All that is needed is each line of the entries holding the word "part", copied as it stands.

#### Material to process

==> design/flow/design.v <==
module OverCurrent (
    input clk,
    input overide,
    output reg enA_OC, enB_OC
);
integer Dbounce = 0;
integer OCtimer = 0;
reg OCreset = 0;
reg [0:29]count = 0;
always@(posedge clk)begin
    count = count + 1;
    if(count >= 100000000)begin
        Dbounce = 0;
        count = 0;
    end
        if(overide)begin
            Dbounce = Dbounce + 1;
            if(Dbounce >= 40000000)begin
                Dbounce = 0;
                OCreset = 1;
            end
        end
    if(OCreset)begin
        OCtimer = OCtimer + 1;
        if(OCtimer >= 300000000)begin
            OCreset = 0;
            OCtimer = 0;
        end
    end
    enA_OC = (OCreset == 0) ? 1:0;
    enB_OC = (OCreset == 0) ? 1:0;
end 
endmodule
==> design/flow/run.sh <==
#!/bin/bash
# OpenROAD 26Q1-2900-gdf79404cd8, Yosys 0.63+post, stock flow scripts
make -C /OpenROAD-flow-scripts/flow DESIGN_CONFIG=/design/flow/config.mk WORK_HOME=/design/flow/orfs finish
==> design/flow/config.mk <==
export PLATFORM = sky130hd
export DESIGN_NAME = OverCurrent
export DESIGN_NICKNAME = OverCurrent
export VERILOG_FILES = /design/flow/design.v
export SDC_FILE = /design/flow/constraint.sdc
export NUM_CORES = 4
export LEC_CHECK = 1
export CORE_UTILIZATION = 30
==> design/flow/constraint.sdc <==
current_design OverCurrent

set clk_period 14.8
set clk_io_pct 0.2

create_clock -name clk0 -period $clk_period [get_ports {clk}]

set non_clock_inputs [all_inputs -no_clocks]
set_input_delay [expr $clk_period * $clk_io_pct] -clock clk0 $non_clock_inputs
set_output_delay [expr $clk_period * $clk_io_pct] -clock clk0 [all_outputs]
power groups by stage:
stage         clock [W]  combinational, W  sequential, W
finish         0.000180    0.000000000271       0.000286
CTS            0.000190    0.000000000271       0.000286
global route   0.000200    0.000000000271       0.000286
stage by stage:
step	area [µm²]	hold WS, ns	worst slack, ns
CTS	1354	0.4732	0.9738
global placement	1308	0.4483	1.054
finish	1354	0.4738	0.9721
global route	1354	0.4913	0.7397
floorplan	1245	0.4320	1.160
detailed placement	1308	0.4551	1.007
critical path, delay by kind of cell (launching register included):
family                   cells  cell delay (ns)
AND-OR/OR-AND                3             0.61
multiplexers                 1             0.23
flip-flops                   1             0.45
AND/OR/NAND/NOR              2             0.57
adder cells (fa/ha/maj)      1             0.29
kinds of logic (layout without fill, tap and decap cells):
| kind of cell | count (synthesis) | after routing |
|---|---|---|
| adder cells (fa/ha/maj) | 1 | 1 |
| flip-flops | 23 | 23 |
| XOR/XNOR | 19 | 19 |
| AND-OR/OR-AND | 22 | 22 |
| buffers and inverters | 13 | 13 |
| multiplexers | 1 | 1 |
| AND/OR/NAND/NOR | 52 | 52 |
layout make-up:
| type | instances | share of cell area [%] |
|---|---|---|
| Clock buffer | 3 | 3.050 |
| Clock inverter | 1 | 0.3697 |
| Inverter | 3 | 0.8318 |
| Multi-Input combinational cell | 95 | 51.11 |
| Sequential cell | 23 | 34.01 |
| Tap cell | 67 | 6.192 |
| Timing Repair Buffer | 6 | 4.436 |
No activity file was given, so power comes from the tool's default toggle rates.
--- design.v ---
module Start_Stop_Find_Ball(
    input RvL,
    input clk,
    input PWM_R_F,
    input PWM_L_F,
    input PWM_R_R,
    input PWM_L_R,
    input PWM_R_L,
    input PWM_L_L,
    output FIND_IN_1,
    output FIND_IN_2,
    output FIND_IN_3,
    output FIND_IN_4,
    output PWM_R,
    output PWM_L,
    output en_A_Find,
    output en_B_Find,
    output R_final_signal,  
    output L_final_signal
    );
reg sample = 1;           
reg sample_NEW = 1;
reg [28:0]turn_timer = 0;     
reg [28:0]forward_timer = 0;   
reg start_turn = 0;    
reg start_turn_NEW = 0;
reg Turn_V_Straight = 0;
reg Turn_V_Straight_NEW = 0;
reg [28:0]Right_Tracker = 0;
reg [28:0]Left_tracker = 0;
reg [28:0]sample_count = 0;
parameter [1:4]Forward_IN = 4'b0110;
reg [1:4]Turn_IN = 4'b0000;
reg [1:4]Turn_IN_NEW = 4'b0000;
reg Right_final = 0;
reg Left_final = 0;
reg Right_final_NEW = 0;
reg Left_final_NEW = 0;
always@(posedge clk)begin
    if (sample) begin
        sample_count = sample_count + 1;
        if (~RvL) begin
            Left_tracker = Left_tracker + 1;
        end
        if(RvL) begin
            Right_Tracker = Right_Tracker + 1;
        end
        if (sample_count >= 100000000)begin
          if (Left_tracker > Right_Tracker) begin
            Turn_IN_NEW <= 4'b0101;
            start_turn_NEW = 1;
            sample_NEW = 0;
            sample_count <= 0;
            Right_final_NEW = 0;
            Left_final_NEW = 1;
            Left_tracker = 0;
            Right_Tracker = 0;
            end
          if (Left_tracker < Right_Tracker)begin
            Turn_IN_NEW <= 4'b1010;
            start_turn_NEW = 1;
            sample_NEW = 0;
            sample_count <= 0;
            Right_final_NEW = 1;
            Left_final_NEW = 0;
            Left_tracker = 0;
            Right_Tracker = 0;
           end
        end
    end    
if (start_turn)begin
   turn_timer = turn_timer + 1;
   if (turn_timer >= 100000000)begin
       Turn_V_Straight_NEW = 1;
    end
   if(Turn_V_Straight)begin
        forward_timer = forward_timer + 1;
        if (forward_timer >= 50000000) begin
            turn_timer =0;
            forward_timer = 0;
            sample_NEW = 1;
            start_turn_NEW = 0;
            Turn_V_Straight_NEW = 0;
        end 
   end
end
        sample = sample_NEW;
        Right_final = Right_final_NEW;
        Left_final = Left_final_NEW;
        Turn_IN = Turn_IN_NEW;
        Turn_V_Straight = Turn_V_Straight_NEW;
        start_turn = start_turn_NEW;
end
assign  FIND_IN_1 = start_turn & ((~Turn_V_Straight  & Turn_IN[1]) | (Turn_V_Straight & Forward_IN[1]));
assign  FIND_IN_2 = start_turn & ((~Turn_V_Straight &  Turn_IN[2]) | (Turn_V_Straight & Forward_IN[2]));
assign  FIND_IN_3 = start_turn & ((~Turn_V_Straight &  Turn_IN[3]) | (Turn_V_Straight & Forward_IN[3]));
assign  FIND_IN_4 = start_turn & ((~Turn_V_Straight &  Turn_IN[4]) | (Turn_V_Straight & Forward_IN[4]));
assign en_A_Find = ~sample;
assign en_B_Find = ~sample;
assign PWM_R = start_turn & ((~Turn_V_Straight & Right_final & PWM_R_R) | (~Turn_V_Straight & Left_final & PWM_R_L) | (Turn_V_Straight & PWM_R_F));
assign PWM_L = start_turn & ((~Turn_V_Straight & Right_final & PWM_L_R) | (~Turn_V_Straight & Left_final & PWM_L_L) | (Turn_V_Straight & PWM_L_F));
assign R_final_signal = Right_final;
assign L_final_signal = Left_final;
endmodule
--- run.sh ---
#!/bin/bash
# OpenROAD 26Q1-2900-gdf79404cd8, Yosys 0.63+post, stock flow scripts
make -C /OpenROAD-flow-scripts/flow DESIGN_CONFIG=/design/flow/config.mk WORK_HOME=/design/flow/orfs finish
## flow/config.mk

```make
export PLATFORM = sky130hd
export DESIGN_NAME = inputEncoder
export DESIGN_NICKNAME = inputEncoder
export VERILOG_FILES = /design/flow/design.v
export SDC_FILE = /design/flow/constraint.sdc
export NUM_CORES = 4
export LEC_CHECK = 1
export CORE_UTILIZATION = 50
```

## flow/constraint.sdc

```tcl
current_design inputEncoder

set clk_period 17.9
set clk_io_pct 0.2

create_clock -name clk0 -period $clk_period [get_ports {clk}]

set non_clock_inputs [all_inputs -no_clocks]
set_input_delay [expr $clk_period * $clk_io_pct] -clock clk0 $non_clock_inputs
set_output_delay [expr $clk_period * $clk_io_pct] -clock clk0 [all_outputs]
```
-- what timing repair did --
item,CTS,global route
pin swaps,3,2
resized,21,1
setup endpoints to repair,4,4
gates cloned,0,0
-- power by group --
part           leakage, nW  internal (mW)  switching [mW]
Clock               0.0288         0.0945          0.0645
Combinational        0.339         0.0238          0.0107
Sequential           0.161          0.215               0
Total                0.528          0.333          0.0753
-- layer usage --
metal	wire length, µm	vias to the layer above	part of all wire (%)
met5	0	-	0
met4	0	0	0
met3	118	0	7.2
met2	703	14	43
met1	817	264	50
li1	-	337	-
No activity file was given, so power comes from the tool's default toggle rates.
[./design.v]
module contador_decada(CLOCK_50, SW, HEX7, HEX6, HEX5, HEX4, HEX3, HEX2, HEX1, HEX0);
	input CLOCK_50;
	input [17:16] SW;
	output [6:0] HEX7, HEX6, HEX5, HEX4, HEX3, HEX2, HEX1, HEX0;
	assign {HEX7, HEX6, HEX5, HEX4, HEX3, HEX2, HEX1} = {7{7'b1111111}};
	reg [3:0] Q;
	wire reset = SW[17];
	wire set = SW[16];
	wire novo_clock;
	divisor BLOCO1(CLOCK_50, reset, novo_clock);
	always @(posedge novo_clock or posedge reset or posedge set)
	begin
		if(reset == 1'b1)
			Q = 4'b0000;
		else if(set == 1'b1)
			Q = 4'b1001;
		else 
			Q = Q + 1;
	end
	decodificador BLOCO2(Q, HEX0);
endmodule
module divisor(CLOCK_50, reset, novo_clock);
	input CLOCK_50, reset;
	output novo_clock;
	reg [23:0] Q;
	always @(posedge CLOCK_50 or posedge reset)
	begin
		if(reset == 1'b1)
			Q = 24'b0000;
		else 
			Q = Q + 1;
	end
	assign novo_clock = Q[23];
endmodule
module decodificador(SW, HEX0);
	input [17:14] SW;
	output [6:0] HEX0;
	wire A, B, C, D;
	wire sega, segb, segc, segd, sege, segf, segg;
	assign A = SW[17];
	assign B = SW[16];
	assign C = SW[15];
	assign D = SW[14];
	assign sega = (B & ~C & ~D) | (~A & ~B & ~C & D);
	assign segb = B & (C ^ D);
	assign segc = ~B & C & ~D;
	assign segd = (~A & ~B & ~C & D) | (B & (C ~^ D));
	assign sege = D | (B & ~C);
	assign segf = (C & D) | (~B & C) | (~A & ~B & D);
	assign segg = (~A & ~B & ~C) | (B & C & D);
	assign HEX0 = {segg, segf, sege, segd, segc, segb, sega};
endmodule
[./run.sh]
#!/bin/bash
# OpenROAD 26Q1-2900-gdf79404cd8, Yosys 0.63+post, stock flow scripts
make -C /OpenROAD-flow-scripts/flow DESIGN_CONFIG=/design/flow/config.mk WORK_HOME=/design/flow/orfs finish
[./config.mk]
export PLATFORM = sky130hd
export DESIGN_NAME = contador_decada
export DESIGN_NICKNAME = contador_decada
export VERILOG_FILES = /design/flow/design.v
export SDC_FILE = /design/flow/constraint.sdc
export NUM_CORES = 4
export LEC_CHECK = 1
export CORE_UTILIZATION = 30
[./constraint.sdc]
current_design contador_decada

set clk_period 3.3
set clk_io_pct 0.2

create_clock -name clk0 -period $clk_period [get_ports {CLOCK_50}]

set non_clock_inputs [all_inputs -no_clocks]
set_input_delay [expr $clk_period * $clk_io_pct] -clock clk0 $non_clock_inputs
set_output_delay [expr $clk_period * $clk_io_pct] -clock clk0 [all_outputs]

########

▶ _Solution to the problem_
part           leakage, nW  internal (mW)  switching [mW]
metal	wire length, µm	vias to the layer above	part of all wire (%)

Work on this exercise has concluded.